Parafraseando Simone de Beauvoir: ninguém nasce mãe, torna-se mãe

Ei, você com essas olheiras batendo nos joelhos. Você que nunca teve o prazer de ler um boletim escolar na companhia de alguém. Que troca fralda com uma mão e lâmpada com a outra. Que vê um pai postando declarações de amor para o filho nas redes sociais e recebendo dezenas de likes —aê, paizão! – mas nunca vê esse mesmo paizão aparecer para levar a criança para um passeio. Que tem que implorar pela pensão com um chapéu na mão, agradecendo qualquer moeda que tilinte lá dentro.

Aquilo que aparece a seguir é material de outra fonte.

Background: an optimization exercise with open tools, aiming at small area, a short achievable clock period and few clock cycles per item. Do not read the settings as production practice. RTL that was checked went through simulation tests only; none was proved equivalent to the original. Power is estimated from default activity; no workload was simulated.

==> flow/design.v <==
module SME(clk,reset,chardata,isstring,ispattern,valid,match,match_index);
input clk;
input reset;
input [7:0] chardata;
input isstring;
input ispattern;
output match;
output [4:0] match_index;
output valid;
localparam [6:0] HAT    = 7'h5E ;  
localparam [6:0] DOLLAR = 7'h24 ;  
localparam [6:0] POINT  = 7'h2E ;  
localparam [6:0] STAR   = 7'h2A ;  
localparam [6:0] SPACE  = 7'h20 ;  
reg  [6:0] str_B_rf [0:31];
reg  [5:0] str_length_cnt;
reg        isstring_d, ispattern_d;
reg [32:0] F;
reg  [4:0] off;           
reg        star_seen;
reg        valid_r, match_r;
reg  [4:0] match_index_r;
wire [6:0] c = chardata[6:0];
wire c_hat    = c == HAT;
wire c_dollar = c == DOLLAR;
wire c_star   = c == STAR;
wire c_point  = c == POINT;
wire c_body   = ~c_hat & ~c_star & ~c_dollar;
wire first    = ispattern & ~ispattern_d;
wire [31:0] inS;      
wire [31:0] sp;       
wire [31:0] eq;       
genvar j;
generate
for (j = 0; j < 32; j = j + 1) begin: POS
    assign inS[j] = str_length_cnt > 31 - j;
    assign sp[j]  = str_B_rf[j] == SPACE;
    assign eq[j]  = c_point | str_B_rf[j] == c;
end
endgenerate
wire [32:0] hatmask = {1'b0, inS & ~{inS[30:0], 1'b0} | inS & {sp[30:0], 1'b0}};
wire [32:0] dmask   = {1'b1, sp};
wire [32:0] pre [0:6];
assign pre[0] = F;
genvar l;
generate
for (l = 0; l < 6; l = l + 1) begin: PRE
    for (j = 0; j < 33; j = j + 1) begin: B
        if ((j >> l) & 1)
            assign pre[l+1][j] = pre[l][j] | pre[l][((j >> l) << l) - 1];
        else
            assign pre[l+1][j] = pre[l][j];
    end
end
endgenerate
reg [4:0] fs;
integer k;
always @(*) begin
    fs = 5'd0;
    for (k = 32; k >= 0; k = k - 1)
        if (F[k]) fs = k[4:0];
end
wire [4:0] fs_idx = fs + off;
integer i;
always @(posedge clk)
begin: STR_RF
    if(isstring)
    begin
        for (i = 0; i < 31; i = i + 1)
            str_B_rf[i] <= str_B_rf[i+1];
        str_B_rf[31] <= c;
    end
end
always @(posedge clk)
begin: LEN_CNT
    if(isstring)
        str_length_cnt <= isstring_d ? str_length_cnt + 6'd1 : 6'd1;
end
always @(posedge clk or posedge reset)
begin: FLAGS
    if(reset)
    begin
        isstring_d  <= 1'b0;
        ispattern_d <= 1'b0;
        valid_r     <= 1'b0;
        match_r     <= 1'b0;
    end
    else
    begin
        isstring_d  <= isstring;
        ispattern_d <= ispattern;
        valid_r     <= ispattern_d & ~ispattern;
        match_r     <= ispattern_d & ~ispattern & (|F);
    end
end
always @(posedge clk)
begin: MATCH
    if(c_hat)
        F <= hatmask;
    else if(c_star)
        F <= first ? {1'b1, inS} : pre[6];
    else if(c_dollar)
        F <= F & dmask;
    else
        F <= {(first ? inS : F[31:0]) & eq, 1'b0};
    off       <= (first ? str_length_cnt[4:0] : off) - {4'd0, c_body};
    star_seen <= (first ? 1'b0 : star_seen) | c_star;
    if(first)
        match_index_r <= 5'd0;
    else if(!star_seen)
        match_index_r <= fs_idx;
end
assign valid       = valid_r;
assign match       = match_r;
assign match_index = match_index_r;
endmodule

Você que, esses dias, para não ver seu filho desapontado, comprou um presente para si mesma, deu para ele e disse: me entrega isso no Dia das Mães. Que, quando dá bronca, assiste ao menino querendo o consolo de outra pessoa, mas só tendo você em casa, volta conformado para os seus braços. Você que às vezes se tranca no banheiro e abre a torneira para o filho não te ouvir chorando baixinho.

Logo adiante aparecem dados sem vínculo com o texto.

Background: an optimization exercise with open tools, aiming at small area and a short achievable clock period. Do not read the settings as production practice. In this exercise RTL edits were held to simulation tests only and were not proved equivalent to the original. No driver is modelled on the clock port, so clocking that relies on it looks cheaper here than on a real chip. Power is estimated from default activity; no workload was simulated.

==> v39 <==
==> flow/design.v <==
`default_nettype none
module sram_controller_pmu_sync (
    input  logic clk,
    input  logic reset_n,
    input  logic pwr_save_req,
    input  logic pwr_restore_req,
    output logic pwr_save_req_sync,
    output logic pwr_restore_req_sync
);
    logic [2:0] save_q;
    logic [2:0] restore_q;
    always_ff @(posedge clk or negedge reset_n) begin
        if (!reset_n) begin
            save_q    <= 3'b000;
            restore_q <= 3'b000;
        end else begin
            save_q    <= {save_q[1:0], pwr_save_req};
            restore_q <= {restore_q[1:0], pwr_restore_req};
        end
    end
    assign pwr_save_req_sync    = save_q[2];
    assign pwr_restore_req_sync = restore_q[2];
endmodule
`default_nettype wire
`default_nettype none
module sram_controller_wakeup_timer (
    input  logic clk,
    input  logic reset_n,
    input  logic enable,
    output logic timer_done
);
    logic [2:0] count;
    always_ff @(posedge clk or negedge reset_n) begin
        if (!reset_n) begin
            count <= 3'd0;
        end else if (enable) begin
            count <= count + 3'd1;
        end else begin
            count <= 3'd0;
        end
    end
    assign timer_done = count[2];
endmodule
`default_nettype wire
`default_nettype none
module sram_controller_fsm (
    input  logic       clk,
    input  logic       reset_n,
    input  logic       pwr_save_req_sync,
    input  logic       pwr_restore_req_sync,
    output logic [1:0] fsm_state,
    output logic       hready
);
    logic [1:0] state;
    logic       timer_done;
    sram_controller_wakeup_timer i_wakeup_timer (
        .clk(clk),
        .reset_n(reset_n),
        .enable(state[1]),
        .timer_done(timer_done)
    );
    always_ff @(posedge clk or negedge reset_n) begin
        if (!reset_n) begin
            state <= 2'b00;
        end else begin
            case (state)
                2'b00:   state <= {1'b0, pwr_save_req_sync};
                2'b01:   state <= pwr_restore_req_sync ? 2'b10 : 2'b01;
                2'b10:   state <= timer_done ? 2'b00 : 2'b10;
                default: state <= 2'b00;
            endcase
        end
    end
    assign fsm_state = state;
    assign hready    = ~(state[1] | state[0]);
endmodule
`default_nettype wire
`default_nettype none
module sram_controller_parity_xor32 (
    input  logic [31:0] data,
    output logic        parity
);
    assign parity = ^data;
endmodule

Parece que você está sozinha e, de certa forma, está mesmo, mas também não. No Brasil, existem 11 milhões de mães solo, mulheres que lideram seus lares sem parceiros e com filhos —dessas, 150 mil ao ano sequer têm seus filhos reconhecidos pelos pais em cartório.

Some a isso as mães solo que improvisam seu solo fora das estatísticas, às vezes até morando com o pai dos filhos mas segurando sozinhas a pilastra financeira e afetiva.

Some ainda as mães solidão, aquelas que têm o pai ao seu lado mas participando só daquilo que ele pode ou gosta de participar. Aquele que faz o almoço quando pode. Que vai na reunião da escola quando pode. Como se estivesse fazendo um favor. Já a mãe, se não pode, que dê um jeito, o que deixa bem clara a hierarquia e a relação de poder silenciosa que existe da porta para dentro de muitas casas.

Às vezes, essas mães solidão são ainda mais sós do que as mães solo, porque vivem sua solidão em silêncio, na expectativa de uma transformação e de um companheirismo que nunca chega, sempre frustradas, e sem formar as redes de apoio que as mães solo logo se vêm obrigadas a formar.

Se formos somar os tipos de mãe aqui citadas, somos quantas? Quase todas neste país?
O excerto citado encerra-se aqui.